(Entries taken from a collection)
=== Begin Enclosure ===

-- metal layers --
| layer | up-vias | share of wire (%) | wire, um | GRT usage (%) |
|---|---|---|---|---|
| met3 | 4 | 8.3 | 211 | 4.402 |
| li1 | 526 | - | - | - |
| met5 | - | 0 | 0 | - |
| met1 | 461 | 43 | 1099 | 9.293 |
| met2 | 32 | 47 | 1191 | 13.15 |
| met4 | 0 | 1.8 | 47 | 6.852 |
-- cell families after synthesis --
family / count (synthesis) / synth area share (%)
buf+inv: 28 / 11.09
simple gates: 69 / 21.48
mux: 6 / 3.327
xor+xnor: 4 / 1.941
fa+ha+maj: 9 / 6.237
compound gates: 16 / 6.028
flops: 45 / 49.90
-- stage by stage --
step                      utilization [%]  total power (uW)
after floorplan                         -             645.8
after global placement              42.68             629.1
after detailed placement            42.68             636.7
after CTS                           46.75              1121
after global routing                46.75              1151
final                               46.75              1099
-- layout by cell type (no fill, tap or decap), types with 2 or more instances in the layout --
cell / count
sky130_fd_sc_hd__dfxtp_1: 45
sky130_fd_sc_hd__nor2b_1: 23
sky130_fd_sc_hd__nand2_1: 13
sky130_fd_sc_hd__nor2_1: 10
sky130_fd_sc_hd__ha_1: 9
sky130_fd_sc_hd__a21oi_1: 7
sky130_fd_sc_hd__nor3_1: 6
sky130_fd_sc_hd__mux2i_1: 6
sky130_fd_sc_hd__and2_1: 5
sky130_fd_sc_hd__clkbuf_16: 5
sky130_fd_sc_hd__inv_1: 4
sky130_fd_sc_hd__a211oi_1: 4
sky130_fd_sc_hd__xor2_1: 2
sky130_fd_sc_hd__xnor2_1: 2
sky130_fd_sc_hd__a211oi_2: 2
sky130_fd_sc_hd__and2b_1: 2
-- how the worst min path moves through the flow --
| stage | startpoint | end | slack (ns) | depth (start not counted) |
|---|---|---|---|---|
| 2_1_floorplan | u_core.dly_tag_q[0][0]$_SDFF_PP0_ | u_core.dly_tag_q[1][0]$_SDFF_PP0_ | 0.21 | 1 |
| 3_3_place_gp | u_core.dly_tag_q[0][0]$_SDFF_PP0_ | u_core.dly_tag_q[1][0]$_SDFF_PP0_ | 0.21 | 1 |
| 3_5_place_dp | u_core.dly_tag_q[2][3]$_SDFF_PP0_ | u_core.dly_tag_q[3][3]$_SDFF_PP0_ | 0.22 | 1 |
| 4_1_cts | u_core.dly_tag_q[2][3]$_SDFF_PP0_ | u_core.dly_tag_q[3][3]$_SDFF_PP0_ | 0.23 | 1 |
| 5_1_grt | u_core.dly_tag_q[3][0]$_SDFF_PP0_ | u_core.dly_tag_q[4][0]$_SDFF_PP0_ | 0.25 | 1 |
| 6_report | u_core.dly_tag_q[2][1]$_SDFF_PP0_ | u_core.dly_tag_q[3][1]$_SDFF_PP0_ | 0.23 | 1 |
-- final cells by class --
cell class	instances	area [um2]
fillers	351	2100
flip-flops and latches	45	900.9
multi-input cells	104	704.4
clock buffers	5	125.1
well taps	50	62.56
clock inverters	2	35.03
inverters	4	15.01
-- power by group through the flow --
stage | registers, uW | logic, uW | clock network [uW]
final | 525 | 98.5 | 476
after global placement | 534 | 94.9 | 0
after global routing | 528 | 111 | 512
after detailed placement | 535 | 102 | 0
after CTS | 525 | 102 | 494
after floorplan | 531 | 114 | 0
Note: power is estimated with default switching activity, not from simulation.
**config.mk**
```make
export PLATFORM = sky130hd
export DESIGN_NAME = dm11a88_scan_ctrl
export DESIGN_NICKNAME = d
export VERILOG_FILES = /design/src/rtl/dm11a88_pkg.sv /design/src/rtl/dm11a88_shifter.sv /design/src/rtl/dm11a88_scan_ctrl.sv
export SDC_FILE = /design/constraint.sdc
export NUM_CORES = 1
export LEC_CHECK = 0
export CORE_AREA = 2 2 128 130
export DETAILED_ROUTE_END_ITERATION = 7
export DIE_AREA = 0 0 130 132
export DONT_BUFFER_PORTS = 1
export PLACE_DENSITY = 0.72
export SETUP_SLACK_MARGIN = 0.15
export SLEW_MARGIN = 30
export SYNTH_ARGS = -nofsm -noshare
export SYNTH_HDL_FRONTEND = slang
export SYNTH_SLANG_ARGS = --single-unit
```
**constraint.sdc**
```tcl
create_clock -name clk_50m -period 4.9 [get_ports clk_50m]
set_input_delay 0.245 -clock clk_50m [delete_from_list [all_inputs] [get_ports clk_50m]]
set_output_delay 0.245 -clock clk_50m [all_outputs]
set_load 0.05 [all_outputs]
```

=== End Enclosure ===
=== Begin Enclosure ===

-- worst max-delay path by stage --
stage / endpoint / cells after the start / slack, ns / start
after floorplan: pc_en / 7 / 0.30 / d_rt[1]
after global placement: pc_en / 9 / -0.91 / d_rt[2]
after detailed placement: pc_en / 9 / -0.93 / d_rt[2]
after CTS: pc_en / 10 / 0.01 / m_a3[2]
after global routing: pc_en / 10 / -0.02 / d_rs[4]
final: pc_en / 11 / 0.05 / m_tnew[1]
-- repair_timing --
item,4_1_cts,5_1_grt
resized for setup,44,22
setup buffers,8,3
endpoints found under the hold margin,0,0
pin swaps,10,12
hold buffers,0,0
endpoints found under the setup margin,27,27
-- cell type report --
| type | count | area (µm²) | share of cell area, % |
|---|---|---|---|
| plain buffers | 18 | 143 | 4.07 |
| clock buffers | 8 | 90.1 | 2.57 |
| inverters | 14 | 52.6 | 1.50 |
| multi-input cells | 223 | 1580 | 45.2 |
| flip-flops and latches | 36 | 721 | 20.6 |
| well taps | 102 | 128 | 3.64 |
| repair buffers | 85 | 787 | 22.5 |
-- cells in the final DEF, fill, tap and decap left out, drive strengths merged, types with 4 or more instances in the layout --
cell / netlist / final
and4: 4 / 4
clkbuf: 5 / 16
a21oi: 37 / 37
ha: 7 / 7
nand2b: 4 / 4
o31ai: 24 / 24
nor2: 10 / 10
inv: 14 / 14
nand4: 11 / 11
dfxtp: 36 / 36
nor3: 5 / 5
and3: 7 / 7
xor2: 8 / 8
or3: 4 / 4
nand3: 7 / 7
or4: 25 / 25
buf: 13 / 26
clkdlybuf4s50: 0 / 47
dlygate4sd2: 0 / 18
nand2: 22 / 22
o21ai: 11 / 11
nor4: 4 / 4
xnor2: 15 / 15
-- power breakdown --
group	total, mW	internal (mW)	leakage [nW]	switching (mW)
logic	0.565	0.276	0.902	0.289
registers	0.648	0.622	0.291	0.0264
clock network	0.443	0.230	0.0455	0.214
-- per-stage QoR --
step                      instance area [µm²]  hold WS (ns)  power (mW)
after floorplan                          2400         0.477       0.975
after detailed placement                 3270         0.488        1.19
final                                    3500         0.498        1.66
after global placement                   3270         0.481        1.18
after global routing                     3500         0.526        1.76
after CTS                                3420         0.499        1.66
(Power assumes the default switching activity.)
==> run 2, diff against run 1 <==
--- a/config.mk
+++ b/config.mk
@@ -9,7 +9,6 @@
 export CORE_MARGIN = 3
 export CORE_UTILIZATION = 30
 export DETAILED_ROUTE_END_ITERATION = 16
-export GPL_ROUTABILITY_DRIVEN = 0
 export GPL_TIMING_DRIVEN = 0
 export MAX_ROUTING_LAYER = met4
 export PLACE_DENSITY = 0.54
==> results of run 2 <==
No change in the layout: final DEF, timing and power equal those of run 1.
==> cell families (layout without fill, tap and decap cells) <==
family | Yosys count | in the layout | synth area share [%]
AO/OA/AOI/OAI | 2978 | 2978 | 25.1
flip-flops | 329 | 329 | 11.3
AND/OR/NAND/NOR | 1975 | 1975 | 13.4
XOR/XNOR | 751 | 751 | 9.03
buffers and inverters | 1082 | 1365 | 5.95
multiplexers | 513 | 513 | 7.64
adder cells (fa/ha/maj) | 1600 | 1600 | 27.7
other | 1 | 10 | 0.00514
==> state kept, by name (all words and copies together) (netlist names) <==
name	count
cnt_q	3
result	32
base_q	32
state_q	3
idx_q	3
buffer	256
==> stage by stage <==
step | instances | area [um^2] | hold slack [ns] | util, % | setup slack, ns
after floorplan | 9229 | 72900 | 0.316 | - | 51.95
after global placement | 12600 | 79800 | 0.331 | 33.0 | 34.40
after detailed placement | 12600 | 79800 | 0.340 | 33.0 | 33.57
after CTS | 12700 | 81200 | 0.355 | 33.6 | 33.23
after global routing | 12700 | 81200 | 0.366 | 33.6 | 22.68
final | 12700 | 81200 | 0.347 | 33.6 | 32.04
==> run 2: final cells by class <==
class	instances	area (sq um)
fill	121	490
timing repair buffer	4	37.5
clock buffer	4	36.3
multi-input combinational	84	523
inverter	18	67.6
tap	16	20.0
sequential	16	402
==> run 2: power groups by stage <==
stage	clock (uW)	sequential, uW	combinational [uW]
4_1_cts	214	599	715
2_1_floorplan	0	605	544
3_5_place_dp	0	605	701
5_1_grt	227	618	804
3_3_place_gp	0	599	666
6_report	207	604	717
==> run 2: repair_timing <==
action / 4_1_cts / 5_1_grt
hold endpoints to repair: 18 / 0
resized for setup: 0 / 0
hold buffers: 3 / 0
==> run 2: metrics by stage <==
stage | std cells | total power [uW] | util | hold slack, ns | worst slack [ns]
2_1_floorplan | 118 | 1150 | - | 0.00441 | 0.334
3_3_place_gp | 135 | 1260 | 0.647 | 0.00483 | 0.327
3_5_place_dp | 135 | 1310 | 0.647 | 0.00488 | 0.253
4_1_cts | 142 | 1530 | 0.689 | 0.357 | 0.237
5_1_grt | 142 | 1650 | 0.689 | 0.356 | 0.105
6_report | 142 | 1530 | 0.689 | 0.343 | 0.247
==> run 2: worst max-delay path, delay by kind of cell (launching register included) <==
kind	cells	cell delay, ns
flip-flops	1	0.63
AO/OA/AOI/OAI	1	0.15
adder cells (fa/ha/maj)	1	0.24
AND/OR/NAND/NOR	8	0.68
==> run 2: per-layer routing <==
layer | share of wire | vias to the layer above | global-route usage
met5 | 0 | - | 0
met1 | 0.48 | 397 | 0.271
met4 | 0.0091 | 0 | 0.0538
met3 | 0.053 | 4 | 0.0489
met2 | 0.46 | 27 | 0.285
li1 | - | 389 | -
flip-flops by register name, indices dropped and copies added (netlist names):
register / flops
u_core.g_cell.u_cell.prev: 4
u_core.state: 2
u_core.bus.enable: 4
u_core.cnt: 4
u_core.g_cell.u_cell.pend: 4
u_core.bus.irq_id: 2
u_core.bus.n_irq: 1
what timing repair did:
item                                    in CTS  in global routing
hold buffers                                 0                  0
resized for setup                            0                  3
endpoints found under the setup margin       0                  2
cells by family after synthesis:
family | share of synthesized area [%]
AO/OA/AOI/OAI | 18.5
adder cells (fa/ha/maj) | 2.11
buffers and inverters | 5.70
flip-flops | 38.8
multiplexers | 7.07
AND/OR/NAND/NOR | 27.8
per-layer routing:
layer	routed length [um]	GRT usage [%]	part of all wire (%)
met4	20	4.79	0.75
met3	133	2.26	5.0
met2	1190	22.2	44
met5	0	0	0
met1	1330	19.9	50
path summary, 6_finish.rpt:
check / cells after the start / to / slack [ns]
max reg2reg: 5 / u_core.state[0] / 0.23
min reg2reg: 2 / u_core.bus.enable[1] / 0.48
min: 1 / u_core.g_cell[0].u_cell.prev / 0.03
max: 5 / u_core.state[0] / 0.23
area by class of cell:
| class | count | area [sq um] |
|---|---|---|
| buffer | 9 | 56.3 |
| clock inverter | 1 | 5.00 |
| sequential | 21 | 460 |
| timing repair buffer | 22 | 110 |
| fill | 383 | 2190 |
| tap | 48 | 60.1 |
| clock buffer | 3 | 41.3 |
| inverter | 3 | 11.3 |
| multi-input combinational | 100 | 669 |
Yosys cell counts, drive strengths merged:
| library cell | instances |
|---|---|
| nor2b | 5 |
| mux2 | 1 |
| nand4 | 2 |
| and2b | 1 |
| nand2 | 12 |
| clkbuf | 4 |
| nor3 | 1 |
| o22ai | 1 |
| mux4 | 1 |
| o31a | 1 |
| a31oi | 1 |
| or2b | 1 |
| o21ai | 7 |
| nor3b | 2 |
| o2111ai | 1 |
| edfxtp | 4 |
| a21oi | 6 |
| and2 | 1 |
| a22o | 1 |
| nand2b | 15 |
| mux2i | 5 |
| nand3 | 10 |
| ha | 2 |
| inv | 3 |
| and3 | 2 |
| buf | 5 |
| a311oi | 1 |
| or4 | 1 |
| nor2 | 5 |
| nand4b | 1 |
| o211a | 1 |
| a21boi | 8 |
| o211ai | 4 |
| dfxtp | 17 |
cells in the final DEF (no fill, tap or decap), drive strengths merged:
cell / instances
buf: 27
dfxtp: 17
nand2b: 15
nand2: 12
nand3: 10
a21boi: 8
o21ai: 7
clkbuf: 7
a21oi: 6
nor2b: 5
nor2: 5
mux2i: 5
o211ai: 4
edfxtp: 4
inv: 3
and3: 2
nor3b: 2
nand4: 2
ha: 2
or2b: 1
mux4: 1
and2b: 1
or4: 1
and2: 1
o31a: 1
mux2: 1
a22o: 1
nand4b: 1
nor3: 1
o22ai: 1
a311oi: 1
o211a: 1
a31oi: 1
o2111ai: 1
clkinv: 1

=== End Enclosure ===

## [Task statement]
Could you set down, word for word, only the lines above from the line with "-- metal layers" to the line with "sky130_fd_sc_hd__xnor2_1: 2", including both?

## [Completed exercise]
-- metal layers --
| layer | up-vias | share of wire (%) | wire, um | GRT usage (%) |
|---|---|---|---|---|
| met3 | 4 | 8.3 | 211 | 4.402 |
| li1 | 526 | - | - | - |
| met5 | - | 0 | 0 | - |
| met1 | 461 | 43 | 1099 | 9.293 |
| met2 | 32 | 47 | 1191 | 13.15 |
| met4 | 0 | 1.8 | 47 | 6.852 |
-- cell families after synthesis --
family / count (synthesis) / synth area share (%)
buf+inv: 28 / 11.09
simple gates: 69 / 21.48
mux: 6 / 3.327
xor+xnor: 4 / 1.941
fa+ha+maj: 9 / 6.237
compound gates: 16 / 6.028
flops: 45 / 49.90
-- stage by stage --
step                      utilization [%]  total power (uW)
after floorplan                         -             645.8
after global placement              42.68             629.1
after detailed placement            42.68             636.7
after CTS                           46.75              1121
after global routing                46.75              1151
final                               46.75              1099
-- layout by cell type (no fill, tap or decap), types with 2 or more instances in the layout --
cell / count
sky130_fd_sc_hd__dfxtp_1: 45
sky130_fd_sc_hd__nor2b_1: 23
sky130_fd_sc_hd__nand2_1: 13
sky130_fd_sc_hd__nor2_1: 10
sky130_fd_sc_hd__ha_1: 9
sky130_fd_sc_hd__a21oi_1: 7
sky130_fd_sc_hd__nor3_1: 6
sky130_fd_sc_hd__mux2i_1: 6
sky130_fd_sc_hd__and2_1: 5
sky130_fd_sc_hd__clkbuf_16: 5
sky130_fd_sc_hd__inv_1: 4
sky130_fd_sc_hd__a211oi_1: 4
sky130_fd_sc_hd__xor2_1: 2
sky130_fd_sc_hd__xnor2_1: 2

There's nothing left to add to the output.